Bernard d’Alessandri : Nous étions trois, avec Maurice Cohen et Michel Dotta, à fonder le Yacht Show. La première année, nous avons accueilli sept bateaux. On a été souvent une pépinière. Sébastien Josse, Laurent Bourgnon, Éric Tabarly, tous les grands coureurs sont passés ici… Je pense aussi à Yves Parlier ou à Max Bourgeois, ou encore Philippe Monnet qui a fait le tour du monde à l’envers. On n’en parle pas beaucoup mais c’est une réalité qui fait plaisir et qui est une vraie motivation. A mon sens, c’est l’un des moteurs du Club.
Le YCM est jumelé avec quinze clubs à travers le monde. Comment se sont fait ces jumelages ? Quels ont été les principaux critères de choix ?
S.A.S. Le Prince Albert II : Naturellement, nous avons commencé par nos voisins, ceux qui étaient proches géographiquement, c’est-à-dire les clubs méditerranéens, en France et en Italie. Mais très vite, au cours de nos différents contacts, voyages ou opportunités, mais aussi grâce à d’autres événements liés à la Principauté, nous avons pu avoir ces liens avec ces différents Yacht Clubs. Par exemple, le Manhattan Yacht Club, c’est une résultante de notre régate Monaco/New-York. Puis, d’autres sont venus au fur et à mesure.
Bernard d’Alessandri : Cela se fait souvent sur les plans d’eau, à l’occasion d’une coupe. On l’évoque de marins à marins, avant que cela ne monte dans les bureaux et s’officialise. Aujourd’hui, de par nos rapports avec les clubs jumelés, nous devrions être en Irlande*.
S.A.S. Le Prince Albert II : C’est mon grand regret de cette période difficile. Nous devions assister aux célébrations du 300ème anniversaire du Royal Cork Yacht Club.
Boris Herrmann s’apprête à représenter les couleurs monégasques lors du Vendée Globe.
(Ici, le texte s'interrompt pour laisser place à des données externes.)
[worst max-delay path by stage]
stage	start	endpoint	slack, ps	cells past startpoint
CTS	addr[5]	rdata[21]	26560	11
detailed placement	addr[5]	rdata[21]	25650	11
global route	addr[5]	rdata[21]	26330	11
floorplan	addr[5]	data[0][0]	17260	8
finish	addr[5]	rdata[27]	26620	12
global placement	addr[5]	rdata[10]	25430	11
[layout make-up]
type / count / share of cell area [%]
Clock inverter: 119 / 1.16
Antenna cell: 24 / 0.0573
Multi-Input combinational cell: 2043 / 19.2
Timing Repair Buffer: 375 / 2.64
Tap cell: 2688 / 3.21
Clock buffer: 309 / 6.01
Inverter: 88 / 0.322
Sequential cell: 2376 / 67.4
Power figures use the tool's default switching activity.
Pensez-vous qu’une puissante entité sportive comme le Yacht Club de Monaco serait aussi, à terme, capable de lancer un défi monégasque à l’assaut de l’America’s Cup ?
S.A.S. Le Prince Albert II : L’idée a été évoquée à plusieurs reprises. L’envie est là. Mais il faut se rendre compte de la réalité. La Louis Vuitton Cup, et puis bien sûr la Coupe de l’America, représentent une plateforme extraordinaire pour tous les syndicats engagés dans cette épreuve. Mais les budgets sont colossaux, quand la garantie d’un bon résultat est très mince.
Bernard d’Alessandri : Nous sommes engagés de manière indirecte par nos membres, notamment : Matteo De Nora, supporter du Team New Zealand, Patrizio Bertelli (Team Luna Rossa Prada Pirelli / Italie), Jim Ratcliffe (supporter du challenge anglais) ou encore le Suisse Ernesto Bertarelli, qui a quand même remporté l’America’s Cup.
S.A.S. Le Prince Albert II : Une participation serait compliquée, ne serait-ce que pour organiser les entraînements ici, avant même de pouvoir envoyer le bateau ailleurs. C’est un rêve un peu lointain.Bernard d’Alessandri : Mais nous suivons cela de près. En 2018, nous avons accueilli dans nos locaux la présentation de l’America’s Cup, parce que certains challengers étaient membres du club.
S.A.S. Le Prince Albert II : Il y a quelques années maintenant, nous avons également participé de façon plus ou moins directe ou indirecte avec Grant Dalton à la Whitbread, aujourd’hui renommée Volvo Ocean Race. On n’en parle pas beaucoup mais nous avons quand même des liens forts avec le sport.
*Interview réalisée le 10 juillet 2020.